Segurança hídrica: As águas do Velho Chico ganham proteção

06/12/2017

A gestão da vazão das águas do Rio São Francisco será ligada exclusivamente à segurança hídrica, e não mais a critérios de geração de energia.

 

Maior reservatório do Brasil em área alagada, o lago de Sobradinho, na Bahia, chegou a ter apenas 1% de sua capacidade no ano passado. A ANA espera que os níveis dos reservatórios melhorem nos próximos três meses.

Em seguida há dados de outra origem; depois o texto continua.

$ cat src/rtl/alu_op_sequencer.sv
// -----------------------------------------------------------------------------
// alu_op_sequencer
//
// Multi-cycle controller for the four-operation lab ALU working on unsigned
// operands. Add and subtract finish in a single execute cycle. Multiply is an
// iterative shift-add (LSB first) and divide is restoring division (MSB first).
// Both iterative operations retire one bit per clock.
//
// The results feed the 7-segment display driver. For that reason every output
// register is written only on entry to DONE and then holds until the next
// operation completes.
//
// Ports:
//   clk        : system clock, rising edge
//   rst        : asynchronous active-low reset
//   portA      : operand A (unsigned, W bits)
//   portB      : operand B (unsigned, W bits)
//   opcode     : 0=add, 1=sub, 2=mul, 3=div
//   start      : operation request, only honoured in IDLE
//   busy       : high from the cycle after start is accepted through DONE
//   done       : one-cycle completion pulse
//   result     : sum, |difference|, product or quotient (2W bits)
//   remainder  : division remainder (0 for non-divide opcodes)
//   signoresta : subtraction sign (A < B)
//   div_zero   : divide by zero flag
//
// W must be at least 2. The quotient shift register drops its MSB on every
// step.
// -----------------------------------------------------------------------------
module alu_op_sequencer #(
    parameter int W = 3
) (
    input  logic             clk,
    input  logic             rst,
    input  logic [W-1:0]     portA,
    input  logic [W-1:0]     portB,
    input  logic [1:0]       opcode,
    input  logic             start,
    output logic             busy,
    output logic             done,
    output logic [2*W-1:0]   result,
    output logic [W-1:0]     remainder,
    output logic             signoresta,
    output logic             div_zero
);

    localparam int            CW        = $clog2(W) + 1;
    localparam logic [CW-1:0] LAST_ITER = CW'(W - 1);
    localparam logic [CW-1:0] CNT_ONE   = CW'(1);

    localparam logic [1:0] OP_ADD = 2'd0;
    localparam logic [1:0] OP_SUB = 2'd1;
    localparam logic [1:0] OP_MUL = 2'd2;
    localparam logic [1:0] OP_DIV = 2'd3;

    typedef enum logic [1:0] {
        ST_IDLE = 2'd0,
        ST_EXEC = 2'd1,
        ST_DONE = 2'd2
    } state_e;

    state_e         state_q,     state_d;
    logic [1:0]     op_q,        op_d;
    logic [W-1:0]   a_q,         a_d;         // A; becomes quotient shifter in div
    logic [W-1:0]   b_q,         b_d;         // B; shifted right as multiplier in mul
    logic [2*W-1:0] acc_q,       acc_d;       // product accumulator
    logic [2*W-1:0] mcand_q,     mcand_d;     // A << i for the current mul step
    logic [W-1:0]   rem_q,       rem_d;       // partial remainder in div
    logic [CW-1:0]  cnt_q,       cnt_d;
    logic           busy_q,      busy_d;
    logic           done_q,      done_d;
    logic [2*W-1:0] result_q,    result_d;
    logic [W-1:0]   remainder_q, remainder_d;
    logic           signo_q,     signo_d;
    logic           divz_q,      divz_d;

    logic [W:0]     add_sum_s;
    logic [W-1:0]   diff_ab_s;
    logic [W-1:0]   diff_ba_s;
    logic           a_ge_b_s;
    logic [2*W-1:0] acc_next_s;
    logic [W:0]     partial_s;
    logic [W:0]     trial_s;
    logic           qbit_s;
    logic [W-1:0]   rem_next_s;
    logic [W-1:0]   quot_next_s;
    logic           last_iter_s;
    logic           b_zero_s;

    // Datapath helpers shared by the execute step.
    assign add_sum_s   = {1'b0, a_q} + {1'b0, b_q};
    assign diff_ab_s   = a_q - b_q;
    assign diff_ba_s   = b_q - a_q;
    assign a_ge_b_s    = (a_q >= b_q);
    assign acc_next_s  = b_q[0] ? (acc_q + mcand_q) : acc_q;
    // Restoring step: bring the next dividend bit (a_q MSB) into the remainder.
    assign partial_s   = {rem_q, a_q[W-1]};
    assign trial_s     = partial_s - {1'b0, b_q};
    assign qbit_s      = ~trial_s[W];
    // A restored partial value is below B, so it always fits in W bits.
    assign rem_next_s  = trial_s[W] ? partial_s[W-1:0] : trial_s[W-1:0];
    assign quot_next_s = {a_q[W-2:0], qbit_s};
    assign last_iter_s = (cnt_q == LAST_ITER);
    assign b_zero_s    = (b_q == {W{1'b0}});

    // Next-state, datapath and output-register update logic.
    always_comb begin
        state_d     = state_q;
        op_d        = op_q;
        a_d         = a_q;
        b_d         = b_q;
        acc_d       = acc_q;
        mcand_d     = mcand_q;
        rem_d       = rem_q;
        cnt_d       = cnt_q;
        result_d    = result_q;
        remainder_d = remainder_q;
        signo_d     = signo_q;
        divz_d      = divz_q;
        busy_d      = 1'b0;
        done_d      = 1'b0;

        case (state_q)
            ST_IDLE: begin
                if (start) begin
                    state_d = ST_EXEC;
                    op_d    = opcode;
                    a_d     = portA;
                    b_d     = portB;
                    acc_d   = {(2*W){1'b0}};
                    mcand_d = {{W{1'b0}}, portA};
                    rem_d   = {W{1'b0}};
                    cnt_d   = {CW{1'b0}};
                end else begin
                    state_d = ST_IDLE;
                end
            end

            ST_EXEC: begin
                case (op_q)
                    OP_ADD: begin
                        result_d    = {{(W-1){1'b0}}, add_sum_s};
                        remainder_d = {W{1'b0}};
                        signo_d     = 1'b0;
                        divz_d      = 1'b0;
                        state_d     = ST_DONE;
                    end

                    OP_SUB: begin
                        if (a_ge_b_s) begin
                            result_d = {{W{1'b0}}, diff_ab_s};
                            signo_d  = 1'b0;
                        end else begin
                            result_d = {{W{1'b0}}, diff_ba_s};
                            signo_d  = 1'b1;
                        end
                        remainder_d = {W{1'b0}};
                        divz_d      = 1'b0;
                        state_d     = ST_DONE;
                    end

                    OP_MUL: begin
                        acc_d   = acc_next_s;
                        mcand_d = mcand_q << 1;
                        b_d     = b_q >> 1;
                        if (last_iter_s) begin
                            result_d    = acc_next_s;
                            remainder_d = {W{1'b0}};
                            signo_d     = 1'b0;
                            divz_d      = 1'b0;
                            state_d     = ST_DONE;
                        end else begin
                            cnt_d   = cnt_q + CNT_ONE;
                            state_d = ST_EXEC;
                        end
                    end

                    OP_DIV: begin
                        if (b_zero_s) begin
                            // No iterations: saturated quotient, dividend as remainder.
                            result_d    = {{W{1'b0}}, {W{1'b1}}};
                            remainder_d = a_q;
                            signo_d     = 1'b0;
                            divz_d      = 1'b1;
                            state_d     = ST_DONE;
                        end else begin
                            rem_d = rem_next_s;
                            a_d   = quot_next_s;
                            if (last_iter_s) begin
                                result_d    = {{W{1'b0}}, quot_next_s};
                                remainder_d = rem_next_s;
                                signo_d     = 1'b0;
                                divz_d      = 1'b0;
                                state_d     = ST_DONE;
                            end else begin
                                cnt_d   = cnt_q + CNT_ONE;
                                state_d = ST_EXEC;
                            end
                        end
                    end

                    default: begin
                        state_d = ST_IDLE;
                    end
                endcase
            end

            ST_DONE: begin
                state_d = ST_IDLE;
            end

            default: begin
                state_d = ST_IDLE;
            end
        endcase

        // busy and done are registered from the next state so that they line up
        // with the state they describe.
        busy_d = (state_d != ST_IDLE);
        done_d = (state_d == ST_DONE);
    end

    // State, datapath and output registers with asynchronous active-low reset.
    always_ff @(posedge clk or negedge rst) begin
        if (!rst) begin
            state_q     <= ST_IDLE;
            op_q        <= 2'd0;
            a_q         <= {W{1'b0}};
            b_q         <= {W{1'b0}};
            acc_q       <= {(2*W){1'b0}};
            mcand_q     <= {(2*W){1'b0}};
            rem_q       <= {W{1'b0}};
            cnt_q       <= {CW{1'b0}};
            busy_q      <= 1'b0;
            done_q      <= 1'b0;
            result_q    <= {(2*W){1'b0}};
            remainder_q <= {W{1'b0}};
            signo_q     <= 1'b0;
            divz_q      <= 1'b0;
        end else begin
            state_q     <= state_d;
            op_q        <= op_d;
            a_q         <= a_d;
            b_q         <= b_d;
            acc_q       <= acc_d;
            mcand_q     <= mcand_d;
            rem_q       <= rem_d;
            cnt_q       <= cnt_d;
            busy_q      <= busy_d;
            done_q      <= done_d;
            result_q    <= result_d;
            remainder_q <= remainder_d;
            signo_q     <= signo_d;
            divz_q      <= divz_d;
        end
    end

    assign busy       = busy_q;
    assign done       = done_q;
    assign result     = result_q;
    assign remainder  = remainder_q;
    assign signoresta = signo_q;
    assign div_zero   = divz_q;

endmodule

O combate ao drama da seca que há cinco anos castiga o rio São Francisco passará a ter um novo aliado. A gestão das vazões do rio será agora submetida a decisões ligadas exclusivamente à segurança hídrica, e não mais a critérios de geração de energia, quando o rio estiver com baixo nível em seus reservatórios.

 

 

Na prática, isso significa que as duas principais represas de acumulação de água do São Francisco – Três Marias e Sobradinho – serão administradas somente pela Agência Nacional de Águas (ANA) enquanto estiverem com menos de 30% e 20%, respectivamente, de capacidade de armazenamento de água.

 

Discussão de vazões

 

Acima desse nível, a ANA poderá discutir as vazões com o Operador Nacional do Sistema Elétrico (ONS), que administra a geração de energia no País. Abaixo desse nível, porém, o ONS terá de acatar toda e qualquer decisão da ANA.

 

Hoje, Sobradinho está com apenas 2,9% de sua capacidade plena. Três Marias tem somente 9,9% do que pode armazenar.

 

“O importante dessa resolução é que o sistema do Rio São Francisco voltará a ter segurança hídrica”, diz Joaquim Gondin, superintendente de operações da ANA.

 

Restrições hídricas do São Francisco

 

Pelas regras atuais, a liberação mínima de água de Sobradinho era de 1.300 metros cúbicos por segundo (m³/s), mas há anos essa vazão vinha ocorrendo em volumes muito menores, em caráter de exceção, por conta das restrições hídricas do São Francisco. Atualmente, está em apenas 500 m³/s.

 

De acordo com as novas regras, haverá faixas de liberação de água. A geração de energia terá liberdade de administrar as vazões das represas quando os reservatórios estiverem com mais de 60% de suas capacidades. Abaixo desse nível, porém, não poderão verter mais de 1.000 m³/s através de suas turbinas. E, se esse volume ficar ainda mais baixo, entre 20% e 30%, quem manda é a ANA.

 

Maior reservatório do Brasil em área alagada, o lago de Sobradinho, na Bahia, chegou a ter apenas 1% de sua capacidade no ano passado. Estava prestes a registrar as mesmas condições neste ano, mas imposições mais restritivas de uso de água acabaram evitando que chegasse ao seu volume morto.

 

O reservatório de 4.214 quilômetros quadrados, equivalente a quase três vezes o de Itaipu, atravessa seu pior período desde que foi formado, em 1980.

 

Há meses, o ONS já tem atuado como coadjuvante na administração do rio, por conta de suas condições alarmantes. O rio, que há anos espera um projeto de revitalização que efetivamente lhe devolva condições mínimas de sobrevivência, sofre com a degradação ambiental e o uso predatório da água ao longo de seu curso.

 

Fórum Mundial da Água

 

As ferramentas oficiais e legais para regulamentar e arbitrar a utilização da água compartilhada serão debatidas durante o 8º Fórum Mundial da Água que acontece de 18 a 23 de março de 2018, no Brasil.  Pela primeira vez este evento acontecerá no Hemisfério Sul  (em Brasília).  Agências reguladoras como a ANA vão debater ferramentas e caminhos legais que garantam uma gestão compartilhada justa e responsável de recursos hídricos. A questão das águas do Rio São Francisco será um assunto pertinente, uma vez que a sua transposição tornou-se um tema polêmico, de interesse internacional.